---- Information supplied

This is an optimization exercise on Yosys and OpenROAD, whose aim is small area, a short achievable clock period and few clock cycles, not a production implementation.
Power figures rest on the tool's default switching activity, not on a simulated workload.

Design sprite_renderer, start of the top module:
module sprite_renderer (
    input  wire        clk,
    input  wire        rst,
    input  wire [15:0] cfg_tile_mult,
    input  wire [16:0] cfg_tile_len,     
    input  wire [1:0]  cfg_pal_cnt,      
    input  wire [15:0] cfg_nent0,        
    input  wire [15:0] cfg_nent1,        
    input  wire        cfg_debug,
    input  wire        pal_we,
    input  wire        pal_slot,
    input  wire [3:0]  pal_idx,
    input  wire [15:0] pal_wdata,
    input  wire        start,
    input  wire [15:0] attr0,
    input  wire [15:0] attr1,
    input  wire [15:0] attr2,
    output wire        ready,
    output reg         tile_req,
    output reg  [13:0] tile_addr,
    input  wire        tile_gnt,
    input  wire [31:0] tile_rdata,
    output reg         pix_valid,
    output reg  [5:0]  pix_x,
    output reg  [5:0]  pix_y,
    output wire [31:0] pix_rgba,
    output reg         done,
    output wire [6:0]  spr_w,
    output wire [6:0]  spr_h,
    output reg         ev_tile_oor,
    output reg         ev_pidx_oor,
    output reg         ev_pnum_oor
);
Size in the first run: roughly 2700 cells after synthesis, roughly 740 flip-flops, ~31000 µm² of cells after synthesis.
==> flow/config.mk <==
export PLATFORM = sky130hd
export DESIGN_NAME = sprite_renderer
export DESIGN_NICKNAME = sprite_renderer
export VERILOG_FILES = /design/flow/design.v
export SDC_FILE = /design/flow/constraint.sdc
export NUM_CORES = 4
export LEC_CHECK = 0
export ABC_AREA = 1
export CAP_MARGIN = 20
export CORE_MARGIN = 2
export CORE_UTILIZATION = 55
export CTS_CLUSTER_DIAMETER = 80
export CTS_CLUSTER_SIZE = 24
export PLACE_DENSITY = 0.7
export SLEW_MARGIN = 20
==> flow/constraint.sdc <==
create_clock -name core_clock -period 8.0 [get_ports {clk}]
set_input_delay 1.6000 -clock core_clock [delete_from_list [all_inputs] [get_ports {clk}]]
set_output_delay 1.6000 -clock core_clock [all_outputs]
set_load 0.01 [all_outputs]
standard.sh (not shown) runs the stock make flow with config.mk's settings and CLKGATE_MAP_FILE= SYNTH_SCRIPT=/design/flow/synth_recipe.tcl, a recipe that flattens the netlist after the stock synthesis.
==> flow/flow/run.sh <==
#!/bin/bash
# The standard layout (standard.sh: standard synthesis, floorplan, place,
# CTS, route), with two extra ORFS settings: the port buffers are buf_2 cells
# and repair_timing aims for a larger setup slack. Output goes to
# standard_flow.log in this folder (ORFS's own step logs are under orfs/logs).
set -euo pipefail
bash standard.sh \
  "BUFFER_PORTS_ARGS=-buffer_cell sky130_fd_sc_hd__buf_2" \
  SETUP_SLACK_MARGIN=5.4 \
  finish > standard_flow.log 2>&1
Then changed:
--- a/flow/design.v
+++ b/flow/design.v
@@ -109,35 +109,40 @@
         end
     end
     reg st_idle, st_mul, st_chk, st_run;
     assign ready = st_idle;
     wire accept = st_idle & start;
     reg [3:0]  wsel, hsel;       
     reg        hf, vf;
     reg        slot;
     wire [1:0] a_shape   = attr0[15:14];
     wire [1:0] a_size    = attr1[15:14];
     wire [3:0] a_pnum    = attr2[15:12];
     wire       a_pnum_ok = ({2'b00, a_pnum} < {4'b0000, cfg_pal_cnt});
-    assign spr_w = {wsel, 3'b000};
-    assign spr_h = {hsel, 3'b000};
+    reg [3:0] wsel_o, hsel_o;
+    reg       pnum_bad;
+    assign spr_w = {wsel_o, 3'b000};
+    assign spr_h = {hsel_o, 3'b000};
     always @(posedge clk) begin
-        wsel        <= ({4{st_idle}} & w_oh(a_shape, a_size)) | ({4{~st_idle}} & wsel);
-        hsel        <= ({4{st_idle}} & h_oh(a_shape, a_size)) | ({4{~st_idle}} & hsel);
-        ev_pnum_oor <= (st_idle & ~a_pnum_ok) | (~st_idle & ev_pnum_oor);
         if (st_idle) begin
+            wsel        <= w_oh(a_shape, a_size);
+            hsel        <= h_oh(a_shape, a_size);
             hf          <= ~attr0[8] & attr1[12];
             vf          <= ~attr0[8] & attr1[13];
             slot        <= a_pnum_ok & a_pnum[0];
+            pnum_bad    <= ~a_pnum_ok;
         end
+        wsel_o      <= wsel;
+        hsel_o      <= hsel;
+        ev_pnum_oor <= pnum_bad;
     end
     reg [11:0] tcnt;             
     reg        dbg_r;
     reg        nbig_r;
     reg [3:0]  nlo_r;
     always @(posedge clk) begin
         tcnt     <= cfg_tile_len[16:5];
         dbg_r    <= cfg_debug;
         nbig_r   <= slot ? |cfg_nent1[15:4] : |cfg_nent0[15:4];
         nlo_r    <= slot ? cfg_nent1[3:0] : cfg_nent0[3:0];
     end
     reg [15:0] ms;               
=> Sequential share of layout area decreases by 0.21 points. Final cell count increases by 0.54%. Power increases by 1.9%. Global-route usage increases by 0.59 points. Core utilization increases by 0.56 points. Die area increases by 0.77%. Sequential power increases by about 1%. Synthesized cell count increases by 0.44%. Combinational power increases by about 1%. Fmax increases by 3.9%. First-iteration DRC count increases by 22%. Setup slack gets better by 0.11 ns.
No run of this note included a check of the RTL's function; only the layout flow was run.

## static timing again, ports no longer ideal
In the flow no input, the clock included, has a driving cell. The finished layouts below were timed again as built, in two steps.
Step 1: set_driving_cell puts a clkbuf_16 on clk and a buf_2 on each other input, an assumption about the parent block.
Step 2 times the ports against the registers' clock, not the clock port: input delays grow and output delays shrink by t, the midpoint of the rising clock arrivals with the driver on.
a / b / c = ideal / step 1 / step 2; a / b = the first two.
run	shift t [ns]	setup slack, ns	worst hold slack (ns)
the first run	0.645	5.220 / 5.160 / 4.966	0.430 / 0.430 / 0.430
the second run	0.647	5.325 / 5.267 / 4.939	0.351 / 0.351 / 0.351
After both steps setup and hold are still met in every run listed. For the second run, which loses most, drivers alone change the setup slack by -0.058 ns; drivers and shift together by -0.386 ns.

--------

All entries are to be reproduced verbatim, with none omitted.

This is an optimization exercise on Yosys and OpenROAD, whose aim is small area, a short achievable clock period and few clock cycles, not a production implementation.
Power figures rest on the tool's default switching activity, not on a simulated workload.

Design sprite_renderer, start of the top module:
module sprite_renderer (
    input  wire        clk,
    input  wire        rst,
    input  wire [15:0] cfg_tile_mult,
    input  wire [16:0] cfg_tile_len,     
    input  wire [1:0]  cfg_pal_cnt,      
    input  wire [15:0] cfg_nent0,        
    input  wire [15:0] cfg_nent1,        
    input  wire        cfg_debug,
    input  wire        pal_we,
    input  wire        pal_slot,
    input  wire [3:0]  pal_idx,
    input  wire [15:0] pal_wdata,
    input  wire        start,
    input  wire [15:0] attr0,
    input  wire [15:0] attr1,
    input  wire [15:0] attr2,
    output wire        ready,
    output reg         tile_req,
    output reg  [13:0] tile_addr,
    input  wire        tile_gnt,
    input  wire [31:0] tile_rdata,
    output reg         pix_valid,
    output reg  [5:0]  pix_x,
    output reg  [5:0]  pix_y,
    output wire [31:0] pix_rgba,
    output reg         done,
    output wire [6:0]  spr_w,
    output wire [6:0]  spr_h,
    output reg         ev_tile_oor,
    output reg         ev_pidx_oor,
    output reg         ev_pnum_oor
);
Size in the first run: roughly 2700 cells after synthesis, roughly 740 flip-flops, ~31000 µm² of cells after synthesis.
==> flow/config.mk <==
export PLATFORM = sky130hd
export DESIGN_NAME = sprite_renderer
export DESIGN_NICKNAME = sprite_renderer
export VERILOG_FILES = /design/flow/design.v
export SDC_FILE = /design/flow/constraint.sdc
export NUM_CORES = 4
export LEC_CHECK = 0
export ABC_AREA = 1
export CAP_MARGIN = 20
export CORE_MARGIN = 2
export CORE_UTILIZATION = 55
export CTS_CLUSTER_DIAMETER = 80
export CTS_CLUSTER_SIZE = 24
export PLACE_DENSITY = 0.7
export SLEW_MARGIN = 20
==> flow/constraint.sdc <==
create_clock -name core_clock -period 8.0 [get_ports {clk}]
set_input_delay 1.6000 -clock core_clock [delete_from_list [all_inputs] [get_ports {clk}]]
set_output_delay 1.6000 -clock core_clock [all_outputs]
set_load 0.01 [all_outputs]
standard.sh (not shown) runs the stock make flow with config.mk's settings and CLKGATE_MAP_FILE= SYNTH_SCRIPT=/design/flow/synth_recipe.tcl, a recipe that flattens the netlist after the stock synthesis.
==> flow/flow/run.sh <==
#!/bin/bash
# The standard layout (standard.sh: standard synthesis, floorplan, place,
# CTS, route), with two extra ORFS settings: the port buffers are buf_2 cells
# and repair_timing aims for a larger setup slack. Output goes to
# standard_flow.log in this folder (ORFS's own step logs are under orfs/logs).
set -euo pipefail
bash standard.sh \
  "BUFFER_PORTS_ARGS=-buffer_cell sky130_fd_sc_hd__buf_2" \
  SETUP_SLACK_MARGIN=5.4 \
  finish > standard_flow.log 2>&1
Then changed:
--- a/flow/design.v
+++ b/flow/design.v
@@ -109,35 +109,40 @@
         end
     end
     reg st_idle, st_mul, st_chk, st_run;
     assign ready = st_idle;
     wire accept = st_idle & start;
     reg [3:0]  wsel, hsel;       
     reg        hf, vf;
     reg        slot;
     wire [1:0] a_shape   = attr0[15:14];
     wire [1:0] a_size    = attr1[15:14];
     wire [3:0] a_pnum    = attr2[15:12];
     wire       a_pnum_ok = ({2'b00, a_pnum} < {4'b0000, cfg_pal_cnt});
-    assign spr_w = {wsel, 3'b000};
-    assign spr_h = {hsel, 3'b000};
+    reg [3:0] wsel_o, hsel_o;
+    reg       pnum_bad;
+    assign spr_w = {wsel_o, 3'b000};
+    assign spr_h = {hsel_o, 3'b000};
     always @(posedge clk) begin
-        wsel        <= ({4{st_idle}} & w_oh(a_shape, a_size)) | ({4{~st_idle}} & wsel);
-        hsel        <= ({4{st_idle}} & h_oh(a_shape, a_size)) | ({4{~st_idle}} & hsel);
-        ev_pnum_oor <= (st_idle & ~a_pnum_ok) | (~st_idle & ev_pnum_oor);
         if (st_idle) begin
+            wsel        <= w_oh(a_shape, a_size);
+            hsel        <= h_oh(a_shape, a_size);
             hf          <= ~attr0[8] & attr1[12];
             vf          <= ~attr0[8] & attr1[13];
             slot        <= a_pnum_ok & a_pnum[0];
+            pnum_bad    <= ~a_pnum_ok;
         end
+        wsel_o      <= wsel;
+        hsel_o      <= hsel;
+        ev_pnum_oor <= pnum_bad;
     end
     reg [11:0] tcnt;             
     reg        dbg_r;
     reg        nbig_r;
     reg [3:0]  nlo_r;
     always @(posedge clk) begin
         tcnt     <= cfg_tile_len[16:5];
         dbg_r    <= cfg_debug;
         nbig_r   <= slot ? |cfg_nent1[15:4] : |cfg_nent0[15:4];
         nlo_r    <= slot ? cfg_nent1[3:0] : cfg_nent0[3:0];
     end
     reg [15:0] ms;               
=> Sequential share of layout area decreases by 0.21 points. Final cell count increases by 0.54%. Power increases by 1.9%. Global-route usage increases by 0.59 points. Core utilization increases by 0.56 points. Die area increases by 0.77%. Sequential power increases by about 1%. Synthesized cell count increases by 0.44%. Combinational power increases by about 1%. Fmax increases by 3.9%. First-iteration DRC count increases by 22%. Setup slack gets better by 0.11 ns.
No run of this note included a check of the RTL's function; only the layout flow was run.

## static timing again, ports no longer ideal
In the flow no input, the clock included, has a driving cell. The finished layouts below were timed again as built, in two steps.
Step 1: set_driving_cell puts a clkbuf_16 on clk and a buf_2 on each other input, an assumption about the parent block.
Step 2 times the ports against the registers' clock, not the clock port: input delays grow and output delays shrink by t, the midpoint of the rising clock arrivals with the driver on.
a / b / c = ideal / step 1 / step 2; a / b = the first two.
run	shift t [ns]	setup slack, ns	worst hold slack (ns)
the first run	0.645	5.220 / 5.160 / 4.966	0.430 / 0.430 / 0.430
the second run	0.647	5.325 / 5.267 / 4.939	0.351 / 0.351 / 0.351
After both steps setup and hold are still met in every run listed. For the second run, which loses most, drivers alone change the setup slack by -0.058 ns; drivers and shift together by -0.386 ns.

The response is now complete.